Museum in Drohobych, Ukraine

Museum Drohobychchyna (officially known as Drohobych Museum of Local Studies or The Drohobych Museum of Local Lore, commonly called the Drohobych Museum) is a museum in Drohobych, Ukraine, is a major cultural and educational centre of Lviv Oblast.

It was founded in 1940 as a Regional History and Local Lore Museum. In the period of the temporary occupation of the town by Nazi Germany its riches were heavily plundered. But already on the fourth day after the literation of the town by Soviet forces, on October 9, 1944, the museum resumed its activity. After the territory of the Drohobych Oblast was joined with the Lviv Oblast in May 1959, it proceeded to function as the Regional Museum of Local Studies.

Among the materials of the exhibition there are archeological finds, articles of Drohobych artisans, implements of production and articles of peasants' everyday life; the museum presents numerous documents elucidating different periods in the country's history, printed books published in Ukraine before the 18th century, a collection of the 17th–19th century majolica, works of local and West European fine arts, etc. While getting acquainted with St. George's and Holy Cross churches, remarkable monuments of wooden folk architecture of Galician school of the late 15th early 16th centuries, the visitor can view specimens of medieval icon-painting and unique wall paintings of the interiors carried out in Renaissance style.

Of special value are relics associated with the names of outstanding country-men.

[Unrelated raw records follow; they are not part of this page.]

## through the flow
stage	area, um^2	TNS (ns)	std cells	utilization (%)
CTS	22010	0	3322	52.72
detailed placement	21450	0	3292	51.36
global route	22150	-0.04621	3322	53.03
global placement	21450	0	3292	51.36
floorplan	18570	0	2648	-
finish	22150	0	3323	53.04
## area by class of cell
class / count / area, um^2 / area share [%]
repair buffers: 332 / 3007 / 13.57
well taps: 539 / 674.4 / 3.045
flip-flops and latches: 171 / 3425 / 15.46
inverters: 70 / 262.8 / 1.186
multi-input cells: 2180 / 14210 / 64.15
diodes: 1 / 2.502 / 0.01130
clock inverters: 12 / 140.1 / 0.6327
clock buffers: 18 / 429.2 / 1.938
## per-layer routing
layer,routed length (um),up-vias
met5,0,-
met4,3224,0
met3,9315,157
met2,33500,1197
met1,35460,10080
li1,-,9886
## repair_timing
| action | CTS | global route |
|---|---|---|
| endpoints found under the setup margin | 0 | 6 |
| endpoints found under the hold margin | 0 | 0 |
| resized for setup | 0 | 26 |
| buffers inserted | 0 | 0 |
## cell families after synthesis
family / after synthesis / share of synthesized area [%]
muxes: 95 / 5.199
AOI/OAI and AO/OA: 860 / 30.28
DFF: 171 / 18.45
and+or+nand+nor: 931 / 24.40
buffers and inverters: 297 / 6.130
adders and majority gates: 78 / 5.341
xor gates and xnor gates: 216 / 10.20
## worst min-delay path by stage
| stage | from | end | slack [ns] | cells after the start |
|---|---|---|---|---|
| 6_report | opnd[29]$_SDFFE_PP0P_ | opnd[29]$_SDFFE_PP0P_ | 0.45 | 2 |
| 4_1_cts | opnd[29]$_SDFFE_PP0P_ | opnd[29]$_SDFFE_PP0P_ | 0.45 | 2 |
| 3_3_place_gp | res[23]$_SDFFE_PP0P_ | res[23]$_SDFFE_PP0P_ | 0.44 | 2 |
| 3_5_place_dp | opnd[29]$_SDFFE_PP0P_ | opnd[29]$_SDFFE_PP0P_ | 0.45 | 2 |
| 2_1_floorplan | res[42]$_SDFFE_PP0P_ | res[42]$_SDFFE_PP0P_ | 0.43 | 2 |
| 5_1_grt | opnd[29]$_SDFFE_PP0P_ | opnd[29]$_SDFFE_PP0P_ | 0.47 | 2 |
--- src/rtl/cmd_pkg.sv ---
// Shared opcode constants, FSM state encoding and decode bundle for the
// command FIFO reader.
package cmd_pkg;

    localparam logic [3:0] OP_WBR = 4'b0000;
    localparam logic [3:0] OP_WBM = 4'b0001;

    typedef enum logic [1:0] {
        ST_IDLE  = 2'd0,
        ST_FETCH = 2'd1,
        ST_LATCH = 2'd2,
        ST_EXEC  = 2'd3
    } state_e;

endpackage

--- src/rtl/cmd_decode.sv ---
// Combinational opcode classifier: exactly one of is_wbr / is_wbm / is_bad
// is high for any opcode.
import cmd_pkg::*;

module cmd_decode (
    input  logic [3:0] opcode,
    output logic       is_wbr,
    output logic       is_wbm,
    output logic       is_bad
);

    always_comb begin
        is_wbr = (opcode == OP_WBR);
        is_wbm = (opcode == OP_WBM);
        is_bad = !(is_wbr || is_wbm);
    end

endmodule

--- src/rtl/cmd_fifo_reader.sv ---
// Pops {dataA,dataB} command pairs from a non-show-ahead FIFO and issues
// bank-register / sprite-memory write strobes. `CMD_ERR_COUNT_EN builds the
// saturating unknown-opcode counter.
import cmd_pkg::*;

module cmd_fifo_reader #(
    parameter int REG_ADDR_W = 5,
    parameter int MEM_ADDR_W = 14
) (
    input  logic                  clk,
    input  logic                  reset,
    input  logic                  rdempty,
    input  logic [31:0]           dataA,
    input  logic [31:0]           dataB,
    input  logic                  ready,
    output logic                  rdreq,
    output logic                  reg_wr,
    output logic [REG_ADDR_W-1:0] reg_addr,
    output logic [31:0]           reg_data,
    output logic                  mem_wr,
    output logic [MEM_ADDR_W-1:0] mem_addr,
    output logic [8:0]            mem_data,
    output logic                  busy,
    output logic [7:0]            err_count
);

    state_e                state_q, state_d;
    logic                  rdreq_q, rdreq_d;
    logic                  busy_q, busy_d;
    logic                  reg_wr_q, reg_wr_d;
    logic                  mem_wr_q, mem_wr_d;
    logic [31:0]           cmd_a_q, cmd_a_d;
    logic [31:0]           cmd_b_q, cmd_b_d;
    logic [REG_ADDR_W-1:0] reg_addr_q, reg_addr_d;
    logic [31:0]           reg_data_q, reg_data_d;
    logic [MEM_ADDR_W-1:0] mem_addr_q, mem_addr_d;
    logic [8:0]            mem_data_q, mem_data_d;
    logic                  exec_fire;
    logic                  is_wbr, is_wbm, is_bad;

    cmd_decode u_decode (
        .opcode (cmd_a_q[3:0]),
        .is_wbr (is_wbr),
        .is_wbm (is_wbm),
        .is_bad (is_bad)
    );

    always_comb begin
        state_d    = state_q;
        cmd_a_d    = cmd_a_q;
        cmd_b_d    = cmd_b_q;
        reg_addr_d = reg_addr_q;
        reg_data_d = reg_data_q;
        mem_addr_d = mem_addr_q;
        mem_data_d = mem_data_q;
        reg_wr_d   = 1'b0;
        mem_wr_d   = 1'b0;
        exec_fire  = 1'b0;

        case (state_q)
            ST_IDLE:  if (!rdempty) state_d = ST_FETCH;
            ST_FETCH: state_d = ST_LATCH;
            // Non-show-ahead FIFO: the popped words appear the cycle after rdreq.
            ST_LATCH: begin
                cmd_a_d = dataA;
                cmd_b_d = dataB;
                state_d = ST_EXEC;
            end
            ST_EXEC: if (ready) begin
                exec_fire = 1'b1;
                state_d   = ST_IDLE;
                reg_wr_d  = is_wbr;
                mem_wr_d  = is_wbm;
                if (is_wbr) begin
                    reg_addr_d = cmd_a_q[4 +: REG_ADDR_W];
                    reg_data_d = cmd_b_q;
                end
                if (is_wbm) begin
                    mem_addr_d = cmd_a_q[4 +: MEM_ADDR_W];
                    mem_data_d = cmd_b_q[8:0];
                end
            end
            default: state_d = ST_IDLE;
        endcase

        // Registered outputs follow the state being entered.
        rdreq_d = (state_d == ST_FETCH);
        busy_d  = (state_d != ST_IDLE);
    end

    always_ff @(posedge clk) begin
        if (reset) begin
            state_q    <= ST_IDLE;
            rdreq_q    <= 1'b0;
            busy_q     <= 1'b0;
            reg_wr_q   <= 1'b0;
            mem_wr_q   <= 1'b0;
            cmd_a_q    <= '0;
            cmd_b_q    <= '0;
            reg_addr_q <= '0;
            reg_data_q <= '0;
            mem_addr_q <= '0;
            mem_data_q <= '0;
        end else begin
            state_q    <= state_d;
            rdreq_q    <= rdreq_d;
            busy_q     <= busy_d;
            reg_wr_q   <= reg_wr_d;
            mem_wr_q   <= mem_wr_d;
            cmd_a_q    <= cmd_a_d;
            cmd_b_q    <= cmd_b_d;
            reg_addr_q <= reg_addr_d;
            reg_data_q <= reg_data_d;
            mem_addr_q <= mem_addr_d;
            mem_data_q <= mem_data_d;
        end
    end

`ifdef CMD_ERR_COUNT_EN
    logic [7:0] err_q, err_d;

    always_comb begin
        err_d = err_q;
        if (exec_fire && is_bad && (err_q != 8'hFF)) err_d = err_q + 8'd1;
    end

    always_ff @(posedge clk) begin
        if (reset) err_q <= '0;
        else       err_q <= err_d;
    end

    assign err_count = err_q;

    logic unused_bits;
    assign unused_bits = ^cmd_a_q;
`else
    assign err_count = '0;

    logic unused_bits;
    assign unused_bits = ^{cmd_a_q, is_bad, exec_fire};
`endif

    assign rdreq    = rdreq_q;
    assign busy     = busy_q;
    assign reg_wr   = reg_wr_q;
    assign mem_wr   = mem_wr_q;
    assign reg_addr = reg_addr_q;
    assign reg_data = reg_data_q;
    assign mem_addr = mem_addr_q;
    assign mem_data = mem_data_q;

endmodule

--- config.mk ---
export PLATFORM = sky130hd
export DESIGN_NAME = cmd_fifo_reader
export DESIGN_NICKNAME = d
export VERILOG_FILES = /design/src/rtl/cmd_pkg.sv /design/src/rtl/cmd_decode.sv /design/src/rtl/cmd_fifo_reader.sv
export SDC_FILE = /design/constraint.sdc
export NUM_CORES = 1
export LEC_CHECK = 0
export CORE_AREA = 2 2 116 118
export CTS_CLUSTER_DIAMETER = 200
export DETAILED_ROUTE_END_ITERATION = 10
export DIE_AREA = 0 0 118 120
export PLACE_DENSITY = 0.74
export SETUP_SLACK_MARGIN = 0.4
export SLEW_MARGIN = 25
export SYNTH_ARGS = -nofsm -noshare
export SYNTH_HDL_FRONTEND = slang
export SYNTH_SLANG_ARGS = --single-unit
--- constraint.sdc ---
create_clock -name clk -period 2 [get_ports clk]
set_input_delay 0.2 -clock clk [delete_from_list [all_inputs] [get_ports clk]]
set_output_delay 0.2 -clock clk [all_outputs]
set_load 0.05 [all_outputs]
Yosys cells after proc, flatten, opt, wreduce, memory -nomap -nowiden
Cells that the tools add are included.
{"block": "word_totals", "input_bits": 68, "out_inout_bits": 72, "ff_bits": 116, "word_cells": 27}
{"block": "op_classes", "mux": 3, "n_reduce_logical": 6, "bitwise": 2, "n_eq_ne": 5}
{"operator": "case mux 2 bit (4 select lines)", "n": 1}
{"operator": "AND reduction 3 bit", "n": 2}
{"operator": "equality test 2 x 1 -> 1 bit (second input constant)", "n": 2}
{"operator": "equality test 2 bit (second input constant)", "n": 2}
{"operator": "equality test 4 x 1 -> 1 bit (second input constant)", "n": 1}
{"operator": "zero test 4 bit", "n": 1}
{"operator": "2-to-1 mux 2 bit", "n": 2}
{"operator": "OR reduction 3 bit", "n": 1}
{"operator": "zero test 2 bit", "n": 1}
{"operator": "inverter 1 bit", "n": 2}
{"operator": "nonzero test 2 bit", "n": 1}

Longest topological paths before layout
Gate-level depths: netlist (run 1).
{"block": "logic_depth", "word_depth": 3, "ltp_mapped": 5}

By module
From an unflattened synthesis (run 1), not the netlist that was laid out.
{"block": "hier_totals", "hier_cells": 512, "area_unflattened_um2": 4127.7}
{"mod": "cmd_fifo_reader", "cells_each": 509, "area_each_um2": 4106.4, "n_inst": 1}
{"mod": "cmd_decode", "cells_each": 3, "area_each_um2": 21.3, "n_inst": 1}

Worst setup path after synthesis (run 1)
No wires, ideal clock.
{"block": "synth_path", "path_type": "flip-flop to flip-flop", "startpoint": "register cmd_a_q[1]", "endpoint": "register reg_addr_q[0] (netlist: reg_addr[0])", "stages_incl_launch_ff": 6, "arrival_ns": 1.419, "setup_slack_ns": 0.509, "n_path_buf": 2, "period_less_slack_ns": 1.491, "setup_time_ns": 0.072, "t_required_ns": 1.928, "cell_sequence": "dfxtp_1 > or4_4 > buf_6 > nor2_8 > buf_12 > mux2i_1"}
{"block": "synth_between", "elab_chain_len": 2}
{"item": "from (decl)", "line": "cmd_fifo_reader.sv:32", "rtl": "logic [31:0] cmd_a_q, cmd_a_d;"}
{"item": "from (signal assigned)", "line": "cmd_fifo_reader.sv:110", "rtl": "cmd_a_q <= cmd_a_d;"}
{"item": "zero test 4 bit", "line": "cmd_decode.sv:13", "rtl": "is_wbr = (opcode == OP_WBR);"}
{"item": "AND reduction 3 bit (no line)"}
{"item": "to (signal assigned)", "line": "cmd_fifo_reader.sv:112", "rtl": "reg_addr_q <= reg_addr_d;"}
{"item": "to (decl)", "line": "cmd_fifo_reader.sv:34", "rtl": "logic [REG_ADDR_W-1:0] reg_addr_q, reg_addr_d;"}
No other way between the ends.
A chain may end at the register's enable or synchronous reset.

Final worst setup path (run 1)
{"block": "layout_path", "startpoint": "register cmd_a_q[2]", "endpoint": "register reg_addr_q[3] (netlist: reg_addr[3])"}
Same word-level chain as after synthesis.

==> key figures, run 1 <==
Outcome
  • Status: finished, final reports clean

Synthesis
  • Share of the synthesized area in the top cell type: 0.512
  • Seq/Total Area, Yosys: 0.512
  • Register bit total from synthesis: 116
  • Top cells by area, synth: dfxtp_1 (51%), nand2_1 (8.4%), a21oi_1 (8.2%), o21ai_0 (5.8%), nand2b_1 (5.2%)
  • Synth area leader: dfxtp_1
  • Post-synthesis cell area: 4540 sq um
  • Distinct cells, synth: 28
  • Post-synthesis area per instance: 8.53 sq um
  • Synthesis Warnings: 0
  • Synthesized instance count: 532

Drt
  • DRT Pass-1 Iters: 4
  • Routed WL: 11.7 mm
  • Antenna-violating nets left: 0
  • Via density per instance: 4.86
  • DRC errors left: 0
  • Avg WL per Cell: 14.1 microns
  • 1st-iter DRT viols: 205
  • Vias: 4028

STA
  • Final TNS setup: 0 ps
  • Hold Fails Final Rpt: 0
  • Slew headroom: 0.643
  • Final hold slack: 236 ps
  • Setup Skew: 7.47 ps
  • RSZ-0062 raised after global routing: true
  • Crit path time final: 1550 ps
  • Setup Viol. Count Final: 0
  • PnR worst setup slack: 448 ps
  • Final worst path period share: 0.776
  • Slew Viols, Final: 0
  • Fmax: 644 MHz
  • Worst slew pin tran: 538 ps

Clock network
  • H-Tree Depth: 4
  • Hold-fix buffers, CTS: 0
  • Clock buffer count from CTS: 17
  • Clock slew seen by the registers of the worst setup and hold paths: 50 ps
  • CTS max path bufs: 2
  • CTS tree: yes
  • Root Driver: clkbuf_16
  • Clock Latency Late Sink: 400 ps
  • TritonCTS sink count: 116

Floorplan
  • Core Region: 13000 sq um
  • Die Width: 118 microns
  • Die height: 120 microns
  • I/O pin cnt: 140
  • Die ar.: 14200 sq um
  • Initial Utilization: 0.350
  • Rows: 42

Worst setup path
  • Reg2Reg Depth: 4
  • Data arrival, critical path: 1880 ps
  • Critical Path RT: 2330 ps
  • Worst r2r src: cmd_a_q[2]
  • Crit. Startpoint: cmd_a_q[2]
  • End of the worst register-to-register path: reg_addr[3]
  • R2R setup slack: 450 ps
  • Slowest CP cell: or4_4
  • CP Launch Type: flop
  • Worst path cell trace: or4_4, nor2_8, buf_4, mux2i_1
  • Crit end category: flop
  • Max incr delay on CP: 600 ps
  • CP Max Fanout: 5
  • Worst setup endpoint: reg_addr[3]
  • Crit Path Class: flop to flop

Power
  • Total power: 6.23 mW
  • Pwr/cell area: 960 nW/um^2
  • Leakage: 2.54 nW
  • Sw Share: 0.221
  • Internal Power: 4.85 mW
  • P_sw: 1.38 mW
  • Peak supply drop: 385 uV
  • Sequential share of power: 0.390
  • Clock Power Share: 0.525
  • Comb pwr share: 0.085

Finish
  • Fillers: 1248
  • Nets: 708
  • Layout area overhead: 42.9%
  • Design Area, Final: 6490 sq um
  • Commonest non-fill, non-tap cell in the layout: dfxtp_1
  • Most frequent cells in the layout: dfxtp_1 (115), nand2_1 (102), a21oi_1 (74)
  • Fraction of layout cells with a size suffix above 1: 0.0919
  • # diodes: 0

Placement
  • Gp weighted congestion: 0.761
  • DP Area: 5830 sq um
  • Port Buf Inserts: 117
  • Hpwl dp: 7.34 mm
  • Worst slack, placed: 217 ps

Global routing
  • GRT overflow: 0
  • Initial antenna violation count: 0
  • All-Layer GR Usage: 0.166
  • Vias in the first global route: 3858
  • First-pass GRT wire length: 18.8 mm
  • Largest net degree at the start of global routing: 50

Flow run
  • Max-cap violations: 0

Worst hold path
  • Worst hold path class: primary input to flop
==> critical path, delay by kind of cell, from the launching register on <==
| family | cells | cell delay, ps |
|---|---|---|
| flip-flops | 1 | 370 |
| buffers and inverters | 1 | 170 |
| AND/OR/NAND/NOR | 2 | 760 |
| multiplexers | 1 | 180 |
==> sequential cells by signal (all words and copies together), names as in the netlist <==
| signal | count |
|---|---|
| busy | 1 |
| reg_data | 32 |
| mem_addr | 14 |
| reg_wr | 1 |
| cmd_b_q | 32 |
| state_q | 2 |
| mem_wr | 1 |
| reg_addr | 5 |
| cmd_a_q | 18 |
| rdreq | 1 |
| mem_data | 9 |
==> synthesized netlist by cell type <==
master / instances
conb_1: 1
nand2_1: 102
o21bai_1: 1
o21ai_0: 53
nor3b_1: 1
nor2b_1: 24
buf_6: 1
nand3_1: 2
mux2i_1: 14
nand4b_1: 23
clkbuf_1: 40
a21oi_1: 74
dfxtp_1: 116
nand2b_1: 38
or4_4: 1
buf_12: 1
or4b_4: 1
and3_1: 1
buf_2: 4
o21ai_1: 16
nor4_1: 1
nor3_2: 1
buf_4: 8
nor2_1: 3
nor3_1: 2
buf_1: 1
clkbuf_2: 1
nor2_8: 1
==> kinds of logic (layout without fill, tap and decap cells) <==
group / Yosys count / in the layout / share of synthesized area
mux: 14 / 14 / 0.0309
buf+inv: 56 / 169 / 0.0596
compound gates: 144 / 144 / 0.159
simple gates: 201 / 202 / 0.238
other cells: 1 / 8 / 0.000826
flops: 116 / 116 / 0.512
==> cell type report <==
type                    instances  area (sq um)  area share
clock buffers                  24           502      0.0774
clock inverters                 8           145      0.0224
well taps                     176           220      0.0340
multi-input cells             368          2010       0.310
repair buffers                137          1280       0.198
flip-flops and latches        116          2320       0.358
==> worst min-delay path by stage <==
stage           startpoint     endpoint  slack, ps  cells after the start
2_1_floorplan      rdempty        rdreq        280                      1
3_3_place_gp   cmd_b_q[24]  cmd_b_q[24]        440                      2
3_5_place_dp   cmd_a_q[14]  cmd_a_q[14]        450                      2
4_1_cts              reset   state_q[0]        220                      2
5_1_grt              reset   cmd_a_q[4]        260                      2
6_report             reset   state_q[0]        240                      2
==> through the flow <==
| stage | cells | util |
|---|---|---|
| global route | 829 | 0.500 |
| finish | 829 | 0.500 |
| global placement | 790 | 0.449 |
| floorplan | 539 | - |
| detailed placement | 790 | 0.449 |
| CTS | 829 | 0.498 |
==> timing repair <==
action                                  4_1_cts  5_1_grt
endpoints found under the setup margin       78       48
gates resized for setup                      64        8
setup buffers                                 6        0
pin swaps                                     2        3
gates cloned                                  1        0
==> power groups by stage <==
stage	logic, mW	clock network (mW)	registers [mW]
final	0.528	3.27	2.43
after global routing	0.572	3.42	2.43
after floorplan	0.302	0	2.48
after CTS	0.525	3.32	2.42
after detailed placement	0.507	0	2.47
after global placement	0.498	0	2.47
==> routing by layer <==
metal | wire length (microns) | track usage
met3 | 609 | 0.0452
met2 | 5730 | 0.283
met1 | 5220 | 0.202
met5 | 0 | 0
met4 | 97 | 0.0595
(Power assumes the default switching activity.)
==> run 2, diff against run 1 <==
--- a/config.mk
+++ b/config.mk
@@ -9,7 +9,7 @@
 export CTS_CLUSTER_DIAMETER = 200
 export DETAILED_ROUTE_END_ITERATION = 10
 export DIE_AREA = 0 0 118 120
-export PLACE_DENSITY = 0.74
+export PLACE_DENSITY = 0.77
 export SETUP_SLACK_MARGIN = 0.4
 export SLEW_MARGIN = 25
 export SYNTH_ARGS = -nofsm -noshare
==> constraint.sdc (replaced) <==
create_clock -name clk -period 1.3 [get_ports clk]
set_input_delay 0.13 -clock clk [delete_from_list [all_inputs] [get_ports clk]]
set_output_delay 0.13 -clock clk [all_outputs]
set_load 0.05 [all_outputs]
==> run 2 against run 1 <==
  * The run now ends with negative setup slack left
  * Register-to-register slack lost 710 ps
  * Critical path depth is the same
  * Clock power grew 53%
  * Sequential cell count is the same
  * Sequential share of layout area shrank 8.2 points
  * Routed wire length grew 44%
  * Maximum frequency shrank 0.68%
  * Non-clock buffer count grew 44
  * Highest routed layer unchanged
  * Worst hold slack lost 95 ps
==> key figures, run 2 (synthesized netlist as in run 1, its figures left out) <==
Floorplan
  • Core Region: 13000 sq um (unchanged)
  • Initial Utilization: 0.350 (unchanged)
  • Rows: 42 (unchanged)
  • I/O pin cnt: 140 (unchanged)
  • Die height: 120 microns (unchanged)
  • Die Width: 118 microns (unchanged)
  • Die ar.: 14200 sq um (unchanged)

Drt
  • 1st-iter DRT viols: 298 (was 205)
  • Antenna-violating nets left: 0 (unchanged)
  • Avg WL per Cell: 19.2 microns (was 14.1 microns)
  • Met2 routed wirelength: 8.68 mm (was 5.73 mm)
  • Routed WL: 16.8 mm (was 11.7 mm)
  • Uppermost layer routed: met4 (unchanged)
  • Vias: 4550 (was 4028)
  • DRC errors left: 0 (unchanged)
  • Via density per instance: 5.22 (was 4.86)
  • DRT Pass-1 Iters: 5 (was 4)
  • Met3 wire length: 1.01 mm (was 609 microns)
  • M1 wire length: 6.49 mm (was 5.22 mm)

Power
  • Internal Power: 7.83 mW (was 4.85 mW)
  • Comb pwr share: 0.162 (was 0.085)
  • Sequential share of power: 0.358 (was 0.390)
  • P_sw: 2.56 mW (was 1.38 mW)
  • Pwr/cell area: 1170 nW/um^2 (was 960 nW/um^2)
  • Sw Share: 0.246 (was 0.221)
  • Total power: 10.4 mW (was 6.23 mW)
  • Leakage: 3.39 nW (was 2.54 nW)
  • Clock Power Share: 0.480 (was 0.525)
  • Peak supply drop: 812 uV (was 385 uV)

Worst setup path
  • Critical Path RT: 1620 ps (was 2330 ps)
  • Cell family with most CP delay: simple AND/OR/NAND/NOR gates (unchanged)
  • Max incr delay on CP: 590 ps (was 600 ps)
  • Crit Path Class: flop to flop (unchanged)
  • Slowest CP cell: or4_4 (unchanged)
  • Worst Path Buf+Inv: 1 (unchanged)
  • Reg2Reg Depth: 4 (unchanged)
  • Worst path cell trace: or4_4, nor2_8, buf_12, mux2i_2 (was or4_4, nor2_8, buf_4, mux2i_1)
  • R2R setup slack: -260 ps (was 450 ps)
  • Worst r2r src: cmd_a_q[0] (was cmd_a_q[2])
  • Data arrival, critical path: 1880 ps (about the same)
  • End of the worst register-to-register path: reg_addr[0] (was reg_addr[3])
  • Crit end category: flop (unchanged)
  • CP Max Fanout: 7 (was 5)
  • CP Launch Type: flop (unchanged)

Finish
  • Non-Filler Instances: 872 (was 829)
  • # diodes: 0 (unchanged)
  • Nets: 751 (was 708)
  • FF+latch area: 2450 sq um (was 2320 sq um)
  • Fillers: 882 (was 1248)
  • Commonest non-fill, non-tap cell in the layout: buf_12 (was dfxtp_1)
  • End-of-flow core utilization: 0.683 (was 0.500)
  • Multi-input logic area: 2670 sq um (was 2010 sq um)
  • Most frequent cells in the layout: buf_12 (85), o21ai_1 (56), dfxtp_2 (52), clkdlybuf4s50_1 (52), a21oi_2 (50) (was dfxtp_1 (115), nand2_1 (102), a21oi_1 (74))
  • Layout area overhead: 95.4% (was 42.9%)
  • Fraction of layout cells with a size suffix above 1: 0.523 (was 0.0919)

Worst hold path
  • Hold Crit Start: reset (unchanged)
  • Worst hold path class: primary input to flop (unchanged)
  • Hold depth: 3 (was 2)
  • Hold Path End: cmd_a_q[4] (was state_q[0])

Global routing
  • All-Layer GR Usage: 0.227 (was 0.166)
  • First-pass GRT wire length: 24.7 mm (was 18.8 mm)
  • Largest net degree at the start of global routing: 72 (was 50)
  • GRT overflow: 0 (unchanged)
  • Vias in the first global route: 4667 (was 3858)
  • Initial antenna violation count: 0 (unchanged)

Clock network
  • Clock buffer count from CTS: 17 (unchanged)
  • Hold-fix buffers, CTS: 0 (unchanged)
  • Clock slew seen by the registers of the worst setup and hold paths: 50 ps (about the same)
  • TritonCTS sink count: 116 (unchanged)
  • CTS tree: yes (unchanged)
  • Root Driver: clkbuf_16 (unchanged)
  • Clock Latency Late Sink: 420 ps (was 400 ps)
  • CTS max path bufs: 2 (unchanged)
  • H-Tree Depth: 4 (unchanged)

Outcome
  • Failing checks: negative setup slack
  • Status: finished, violations left (was finished, final reports clean)

STA
  • Hold Fails Final Rpt: 0 (unchanged)
  • Setup Viol. Count Final: 60 (was 0)
  • PnR worst setup slack: -263 ps (was 448 ps)
  • Slew Viols, Final: 0 (unchanged)
  • Setup Skew: 10.1 ps (was 7.47 ps)
  • Final worst path period share: 1.20 (was 0.776)
  • Final hold slack: 141 ps (was 236 ps)
  • Crit path time final: 1560 ps (was 1550 ps)
  • RSZ-0062 raised after global routing: true (unchanged)
  • Final TNS setup: -9400 ps (was 0 ps)
  • Fmax: 640 MHz (was 644 MHz)

Placement
  • Port Buf Inserts: 117 (unchanged)
  • Gp weighted congestion: 0.761 (about the same)
  • Hpwl dp: 8.46 mm (was 7.34 mm)
  • Placed cell count: 796 (was 790)

Flow run
  • Max-cap violations: 0 (unchanged)
## run 2: changes by cell type in the layout (fill, tap and decap cells not counted), moves of 17 or more
cell	delta
o21ai_1	+37
dfxtp_1	-68
nand2_4	+47
dfxtp_4	+17
a21oi_1	-51
buf_12	+82
nand2_1	-59
o21ai_0	-49
dlygate4sd2_1	-64
a21oi_2	+50
dfxtp_2	+51
## run 2: layout make-up
class                           instances  area share
Clock buffer                           23      0.0539
Clock inverter                          9      0.0168
Multi-Input combinational cell        367       0.301
Sequential cell                       116       0.276
Tap cell                              176      0.0248
Timing Repair Buffer                  181       0.327
## run 2: tightest hold or removal path, delay by kind of cell
kind	cells	cell delay [ps]
buf+inv	2	330
compound gates	1	40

Yuriy Kotermack (с. 1450–1494), a Ukrainian scholar, doctor of medicine and philosophy, lecturer and then rector of the Bologna University, professor of the Krakow University, who was born in Drohobych, is known under the pen-name of Yuriy Drohobych. He is the author of the country's first printed book "Judicium Prognosticon..." (1483). On display are Yuriy Drohobych's portrait by I. Marchuk, painter, a photocopy of his astronomic treatise, and xerocopy of his lecture schedule in the Bologna University.